**About this task**. The answer must be an exact copy of the lines from the one holding "nand4: 11 / 75.1" through the final line of the entries, and nothing else.

————————

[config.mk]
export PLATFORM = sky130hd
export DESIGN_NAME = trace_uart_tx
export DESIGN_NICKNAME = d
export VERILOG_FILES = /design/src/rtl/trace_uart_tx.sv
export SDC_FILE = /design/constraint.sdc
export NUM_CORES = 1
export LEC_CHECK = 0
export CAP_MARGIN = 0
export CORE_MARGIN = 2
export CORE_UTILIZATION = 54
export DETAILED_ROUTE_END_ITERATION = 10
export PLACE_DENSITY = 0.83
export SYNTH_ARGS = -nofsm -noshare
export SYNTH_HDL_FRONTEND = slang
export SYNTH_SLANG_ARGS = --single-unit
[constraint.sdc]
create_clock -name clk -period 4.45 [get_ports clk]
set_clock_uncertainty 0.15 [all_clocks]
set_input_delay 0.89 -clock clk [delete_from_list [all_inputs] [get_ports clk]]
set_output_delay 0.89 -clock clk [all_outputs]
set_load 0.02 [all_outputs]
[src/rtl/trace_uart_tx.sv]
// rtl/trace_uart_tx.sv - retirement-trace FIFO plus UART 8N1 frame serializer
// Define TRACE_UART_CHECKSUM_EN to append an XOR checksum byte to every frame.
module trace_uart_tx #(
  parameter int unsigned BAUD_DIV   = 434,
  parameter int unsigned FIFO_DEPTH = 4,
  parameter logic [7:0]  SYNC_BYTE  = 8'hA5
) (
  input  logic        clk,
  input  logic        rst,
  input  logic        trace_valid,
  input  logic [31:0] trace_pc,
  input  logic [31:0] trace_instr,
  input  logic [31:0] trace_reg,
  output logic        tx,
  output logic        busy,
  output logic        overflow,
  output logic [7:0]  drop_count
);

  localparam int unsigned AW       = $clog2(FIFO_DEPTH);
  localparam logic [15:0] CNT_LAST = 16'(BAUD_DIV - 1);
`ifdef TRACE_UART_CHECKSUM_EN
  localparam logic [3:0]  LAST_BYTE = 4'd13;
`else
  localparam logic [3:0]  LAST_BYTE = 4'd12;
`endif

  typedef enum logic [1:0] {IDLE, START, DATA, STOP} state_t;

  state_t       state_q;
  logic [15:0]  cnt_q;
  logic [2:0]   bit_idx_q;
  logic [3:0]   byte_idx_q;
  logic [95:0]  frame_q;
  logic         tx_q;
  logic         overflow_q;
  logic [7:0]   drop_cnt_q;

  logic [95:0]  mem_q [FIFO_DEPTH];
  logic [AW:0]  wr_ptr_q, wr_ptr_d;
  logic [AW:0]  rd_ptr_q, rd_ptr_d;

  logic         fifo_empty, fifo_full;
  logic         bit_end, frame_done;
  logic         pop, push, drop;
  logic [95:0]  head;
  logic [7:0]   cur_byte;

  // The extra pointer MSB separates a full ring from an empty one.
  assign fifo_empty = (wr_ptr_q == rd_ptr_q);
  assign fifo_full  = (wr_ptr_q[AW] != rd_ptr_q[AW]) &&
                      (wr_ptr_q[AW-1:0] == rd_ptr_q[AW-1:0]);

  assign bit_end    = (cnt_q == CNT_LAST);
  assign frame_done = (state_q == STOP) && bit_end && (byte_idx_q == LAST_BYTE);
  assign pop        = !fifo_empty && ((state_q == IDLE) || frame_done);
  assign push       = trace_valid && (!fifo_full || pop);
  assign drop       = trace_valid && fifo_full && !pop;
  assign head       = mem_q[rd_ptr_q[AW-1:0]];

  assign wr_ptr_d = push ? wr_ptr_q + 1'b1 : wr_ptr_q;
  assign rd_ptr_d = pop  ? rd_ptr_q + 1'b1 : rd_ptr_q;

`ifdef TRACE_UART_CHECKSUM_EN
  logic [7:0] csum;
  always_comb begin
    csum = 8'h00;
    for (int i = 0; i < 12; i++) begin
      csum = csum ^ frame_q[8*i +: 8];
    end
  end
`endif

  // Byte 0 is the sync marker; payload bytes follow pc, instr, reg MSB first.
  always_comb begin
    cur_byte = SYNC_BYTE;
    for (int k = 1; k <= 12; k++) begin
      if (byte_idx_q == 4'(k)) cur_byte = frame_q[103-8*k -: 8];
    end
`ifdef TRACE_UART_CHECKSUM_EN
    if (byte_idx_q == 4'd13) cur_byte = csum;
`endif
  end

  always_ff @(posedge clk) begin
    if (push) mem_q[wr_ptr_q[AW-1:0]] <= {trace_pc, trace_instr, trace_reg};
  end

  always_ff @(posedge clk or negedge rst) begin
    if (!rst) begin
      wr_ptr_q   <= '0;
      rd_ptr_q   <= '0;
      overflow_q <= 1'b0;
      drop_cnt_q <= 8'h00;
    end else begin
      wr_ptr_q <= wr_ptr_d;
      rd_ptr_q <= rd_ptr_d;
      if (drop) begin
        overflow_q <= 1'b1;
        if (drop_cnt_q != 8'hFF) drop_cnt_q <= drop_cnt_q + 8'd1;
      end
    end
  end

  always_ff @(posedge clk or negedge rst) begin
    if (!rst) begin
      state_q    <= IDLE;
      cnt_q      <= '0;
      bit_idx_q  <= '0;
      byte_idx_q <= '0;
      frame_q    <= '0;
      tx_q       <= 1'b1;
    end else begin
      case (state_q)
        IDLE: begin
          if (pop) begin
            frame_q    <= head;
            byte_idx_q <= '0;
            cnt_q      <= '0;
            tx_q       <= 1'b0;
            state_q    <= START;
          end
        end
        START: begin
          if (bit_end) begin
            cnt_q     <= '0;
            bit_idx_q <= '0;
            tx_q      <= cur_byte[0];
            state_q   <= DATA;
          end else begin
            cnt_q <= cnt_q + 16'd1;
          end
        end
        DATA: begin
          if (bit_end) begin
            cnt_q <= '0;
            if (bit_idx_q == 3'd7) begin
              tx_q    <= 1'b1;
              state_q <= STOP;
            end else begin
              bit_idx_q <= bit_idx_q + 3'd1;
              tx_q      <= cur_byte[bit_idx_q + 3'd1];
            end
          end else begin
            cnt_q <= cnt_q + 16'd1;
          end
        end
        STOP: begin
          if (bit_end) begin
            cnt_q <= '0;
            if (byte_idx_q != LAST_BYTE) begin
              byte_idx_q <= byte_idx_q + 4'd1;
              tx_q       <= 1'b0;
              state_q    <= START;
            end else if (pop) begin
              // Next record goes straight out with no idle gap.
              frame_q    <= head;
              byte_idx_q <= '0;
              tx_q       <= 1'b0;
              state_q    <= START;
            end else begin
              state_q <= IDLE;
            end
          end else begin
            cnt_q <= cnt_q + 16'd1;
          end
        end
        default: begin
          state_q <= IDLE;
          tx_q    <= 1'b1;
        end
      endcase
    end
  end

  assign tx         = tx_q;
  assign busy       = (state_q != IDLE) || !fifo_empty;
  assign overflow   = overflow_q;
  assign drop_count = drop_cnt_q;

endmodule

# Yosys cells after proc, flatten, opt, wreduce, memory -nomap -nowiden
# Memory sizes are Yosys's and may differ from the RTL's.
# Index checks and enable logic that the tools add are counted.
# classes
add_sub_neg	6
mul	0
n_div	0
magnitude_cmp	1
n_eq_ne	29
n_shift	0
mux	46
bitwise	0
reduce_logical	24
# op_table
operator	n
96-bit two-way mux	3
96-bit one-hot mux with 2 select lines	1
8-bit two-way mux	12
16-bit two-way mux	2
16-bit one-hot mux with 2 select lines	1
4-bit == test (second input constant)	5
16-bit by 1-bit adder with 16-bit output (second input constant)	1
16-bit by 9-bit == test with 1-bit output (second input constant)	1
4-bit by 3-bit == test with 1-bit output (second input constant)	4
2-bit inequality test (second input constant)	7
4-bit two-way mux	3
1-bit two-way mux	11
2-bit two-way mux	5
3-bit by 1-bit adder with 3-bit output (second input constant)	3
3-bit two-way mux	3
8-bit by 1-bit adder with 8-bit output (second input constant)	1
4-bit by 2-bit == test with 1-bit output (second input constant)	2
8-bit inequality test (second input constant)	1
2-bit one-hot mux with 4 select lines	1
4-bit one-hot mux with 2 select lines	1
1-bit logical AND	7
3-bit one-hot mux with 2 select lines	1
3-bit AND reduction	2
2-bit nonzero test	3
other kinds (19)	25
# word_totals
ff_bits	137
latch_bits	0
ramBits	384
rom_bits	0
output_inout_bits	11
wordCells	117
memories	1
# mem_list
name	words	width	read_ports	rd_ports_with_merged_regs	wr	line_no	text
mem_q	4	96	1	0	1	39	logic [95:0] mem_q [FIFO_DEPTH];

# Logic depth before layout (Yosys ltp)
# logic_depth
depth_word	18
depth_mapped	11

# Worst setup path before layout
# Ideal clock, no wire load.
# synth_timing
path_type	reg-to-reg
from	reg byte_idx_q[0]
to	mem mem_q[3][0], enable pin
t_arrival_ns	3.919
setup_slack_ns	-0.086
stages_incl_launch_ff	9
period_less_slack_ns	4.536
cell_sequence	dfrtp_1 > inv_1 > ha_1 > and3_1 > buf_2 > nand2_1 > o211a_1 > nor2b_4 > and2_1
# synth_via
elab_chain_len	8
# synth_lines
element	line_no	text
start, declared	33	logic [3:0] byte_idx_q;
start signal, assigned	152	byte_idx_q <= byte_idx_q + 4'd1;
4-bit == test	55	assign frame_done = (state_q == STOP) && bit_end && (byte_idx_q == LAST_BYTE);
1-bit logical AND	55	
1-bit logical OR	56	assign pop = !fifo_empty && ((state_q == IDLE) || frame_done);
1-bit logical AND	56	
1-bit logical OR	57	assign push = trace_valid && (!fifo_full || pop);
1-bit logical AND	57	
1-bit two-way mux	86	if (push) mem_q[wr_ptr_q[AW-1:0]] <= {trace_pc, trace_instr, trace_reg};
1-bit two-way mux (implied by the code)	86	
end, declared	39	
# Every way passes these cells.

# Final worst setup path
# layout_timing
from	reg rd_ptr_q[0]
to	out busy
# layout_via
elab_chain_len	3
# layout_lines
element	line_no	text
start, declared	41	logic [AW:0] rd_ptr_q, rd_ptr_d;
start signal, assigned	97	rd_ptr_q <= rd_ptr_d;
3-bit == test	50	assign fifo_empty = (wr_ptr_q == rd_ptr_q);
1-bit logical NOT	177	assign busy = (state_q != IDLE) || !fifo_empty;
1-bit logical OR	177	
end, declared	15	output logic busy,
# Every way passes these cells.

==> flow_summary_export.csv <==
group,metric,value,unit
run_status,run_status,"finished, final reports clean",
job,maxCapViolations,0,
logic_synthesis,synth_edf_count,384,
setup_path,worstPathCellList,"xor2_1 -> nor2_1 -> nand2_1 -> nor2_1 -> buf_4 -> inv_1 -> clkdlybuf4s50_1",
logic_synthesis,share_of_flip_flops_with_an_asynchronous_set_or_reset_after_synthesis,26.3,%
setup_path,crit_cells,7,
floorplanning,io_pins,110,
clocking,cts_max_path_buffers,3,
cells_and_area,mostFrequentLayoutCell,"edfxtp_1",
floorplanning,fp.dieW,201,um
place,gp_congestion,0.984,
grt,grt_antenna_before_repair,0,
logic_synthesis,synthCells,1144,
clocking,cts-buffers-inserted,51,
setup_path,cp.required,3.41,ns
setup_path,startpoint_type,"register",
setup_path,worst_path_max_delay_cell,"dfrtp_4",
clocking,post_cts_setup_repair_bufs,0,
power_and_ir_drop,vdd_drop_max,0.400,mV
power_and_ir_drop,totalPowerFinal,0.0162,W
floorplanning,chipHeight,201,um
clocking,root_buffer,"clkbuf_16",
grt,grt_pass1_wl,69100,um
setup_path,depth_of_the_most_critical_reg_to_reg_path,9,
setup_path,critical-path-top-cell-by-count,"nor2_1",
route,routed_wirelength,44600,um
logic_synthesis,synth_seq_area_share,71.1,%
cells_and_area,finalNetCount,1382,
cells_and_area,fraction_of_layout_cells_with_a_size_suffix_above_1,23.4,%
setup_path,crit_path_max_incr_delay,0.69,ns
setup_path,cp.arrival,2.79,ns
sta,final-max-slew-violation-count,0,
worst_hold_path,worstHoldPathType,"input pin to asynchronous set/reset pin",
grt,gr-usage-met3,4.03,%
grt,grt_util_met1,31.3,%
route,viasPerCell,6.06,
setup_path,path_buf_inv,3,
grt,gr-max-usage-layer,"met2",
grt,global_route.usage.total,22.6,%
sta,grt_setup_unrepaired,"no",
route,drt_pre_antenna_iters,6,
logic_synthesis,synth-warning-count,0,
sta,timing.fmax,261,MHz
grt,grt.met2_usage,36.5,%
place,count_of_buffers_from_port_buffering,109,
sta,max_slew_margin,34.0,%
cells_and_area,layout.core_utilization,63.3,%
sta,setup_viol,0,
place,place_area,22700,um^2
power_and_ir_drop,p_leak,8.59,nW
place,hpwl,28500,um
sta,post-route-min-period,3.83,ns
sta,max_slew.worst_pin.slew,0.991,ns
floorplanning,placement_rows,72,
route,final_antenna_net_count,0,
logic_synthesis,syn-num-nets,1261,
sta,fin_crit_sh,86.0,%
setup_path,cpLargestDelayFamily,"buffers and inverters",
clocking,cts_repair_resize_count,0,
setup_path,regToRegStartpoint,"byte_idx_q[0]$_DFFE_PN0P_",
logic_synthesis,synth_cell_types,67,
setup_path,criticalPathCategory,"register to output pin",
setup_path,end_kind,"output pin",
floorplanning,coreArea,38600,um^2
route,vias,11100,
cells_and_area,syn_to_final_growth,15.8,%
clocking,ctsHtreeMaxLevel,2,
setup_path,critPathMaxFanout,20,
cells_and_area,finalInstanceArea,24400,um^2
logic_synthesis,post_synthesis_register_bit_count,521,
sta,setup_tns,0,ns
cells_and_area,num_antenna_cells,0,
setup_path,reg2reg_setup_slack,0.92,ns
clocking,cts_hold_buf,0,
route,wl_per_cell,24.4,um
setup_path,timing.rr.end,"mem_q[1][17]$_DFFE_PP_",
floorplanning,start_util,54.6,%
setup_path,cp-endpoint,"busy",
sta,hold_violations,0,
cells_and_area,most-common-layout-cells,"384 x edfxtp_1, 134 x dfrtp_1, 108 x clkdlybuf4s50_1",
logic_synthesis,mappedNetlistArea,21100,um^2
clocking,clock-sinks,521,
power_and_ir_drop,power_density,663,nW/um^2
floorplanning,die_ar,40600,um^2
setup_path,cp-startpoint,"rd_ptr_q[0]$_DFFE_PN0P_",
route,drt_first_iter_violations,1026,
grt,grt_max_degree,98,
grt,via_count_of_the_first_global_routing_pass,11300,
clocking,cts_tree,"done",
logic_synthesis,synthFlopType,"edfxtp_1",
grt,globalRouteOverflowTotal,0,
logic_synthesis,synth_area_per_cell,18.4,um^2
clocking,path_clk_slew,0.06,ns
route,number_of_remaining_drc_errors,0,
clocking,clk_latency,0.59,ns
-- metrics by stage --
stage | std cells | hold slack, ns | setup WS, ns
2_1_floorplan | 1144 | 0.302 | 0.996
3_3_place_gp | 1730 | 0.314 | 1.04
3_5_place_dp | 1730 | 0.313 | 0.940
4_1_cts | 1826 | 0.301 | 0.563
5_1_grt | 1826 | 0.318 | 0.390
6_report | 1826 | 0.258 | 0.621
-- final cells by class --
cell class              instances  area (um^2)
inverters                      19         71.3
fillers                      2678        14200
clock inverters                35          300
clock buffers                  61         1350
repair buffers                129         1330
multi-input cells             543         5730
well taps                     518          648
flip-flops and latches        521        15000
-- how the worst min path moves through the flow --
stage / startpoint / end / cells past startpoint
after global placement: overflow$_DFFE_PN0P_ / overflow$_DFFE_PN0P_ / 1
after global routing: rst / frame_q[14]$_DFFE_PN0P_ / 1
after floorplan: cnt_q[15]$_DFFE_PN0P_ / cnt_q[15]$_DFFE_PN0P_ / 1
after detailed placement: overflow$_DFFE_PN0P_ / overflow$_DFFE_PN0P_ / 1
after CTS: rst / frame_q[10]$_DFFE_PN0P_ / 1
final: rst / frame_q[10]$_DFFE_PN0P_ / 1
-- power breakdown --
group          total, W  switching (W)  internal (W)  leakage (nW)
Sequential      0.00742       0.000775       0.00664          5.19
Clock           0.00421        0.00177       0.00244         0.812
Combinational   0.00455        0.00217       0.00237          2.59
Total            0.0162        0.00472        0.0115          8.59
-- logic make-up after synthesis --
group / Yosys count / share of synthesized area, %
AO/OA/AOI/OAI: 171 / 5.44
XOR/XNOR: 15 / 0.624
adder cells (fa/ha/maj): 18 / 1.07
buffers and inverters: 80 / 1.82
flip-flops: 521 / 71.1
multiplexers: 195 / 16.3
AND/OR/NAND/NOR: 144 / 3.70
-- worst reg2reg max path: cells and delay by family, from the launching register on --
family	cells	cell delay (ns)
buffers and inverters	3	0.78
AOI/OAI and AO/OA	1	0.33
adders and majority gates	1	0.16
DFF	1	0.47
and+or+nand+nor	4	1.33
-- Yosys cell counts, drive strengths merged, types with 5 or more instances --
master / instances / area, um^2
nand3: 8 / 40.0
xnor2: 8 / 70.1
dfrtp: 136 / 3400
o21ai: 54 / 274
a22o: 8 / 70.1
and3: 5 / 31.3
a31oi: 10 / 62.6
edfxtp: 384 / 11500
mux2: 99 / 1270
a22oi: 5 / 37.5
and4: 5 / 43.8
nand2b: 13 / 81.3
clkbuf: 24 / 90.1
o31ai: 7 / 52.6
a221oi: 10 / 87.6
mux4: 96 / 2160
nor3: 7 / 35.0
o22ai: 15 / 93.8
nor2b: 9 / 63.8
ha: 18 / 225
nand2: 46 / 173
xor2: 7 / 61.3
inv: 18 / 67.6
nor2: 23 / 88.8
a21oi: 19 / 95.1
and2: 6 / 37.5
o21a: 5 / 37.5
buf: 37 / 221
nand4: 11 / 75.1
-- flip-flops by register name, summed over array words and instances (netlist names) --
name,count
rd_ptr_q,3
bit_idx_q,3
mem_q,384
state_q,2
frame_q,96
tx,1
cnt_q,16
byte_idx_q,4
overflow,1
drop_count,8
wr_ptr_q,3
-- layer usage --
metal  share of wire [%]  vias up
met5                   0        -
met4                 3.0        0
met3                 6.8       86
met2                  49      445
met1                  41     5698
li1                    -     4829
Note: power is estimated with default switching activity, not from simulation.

————————

**Reply**.
nand4: 11 / 75.1
-- flip-flops by register name, summed over array words and instances (netlist names) --
name,count
rd_ptr_q,3
bit_idx_q,3
mem_q,384
state_q,2
frame_q,96
tx,1
cnt_q,16
byte_idx_q,4
overflow,1
drop_count,8
wr_ptr_q,3
-- layer usage --
metal  share of wire [%]  vias up
met5                   0        -
met4                 3.0        0
met3                 6.8       86
met2                  49      445
met1                  41     5698
li1                    -     4829
Note: power is estimated with default switching activity, not from simulation.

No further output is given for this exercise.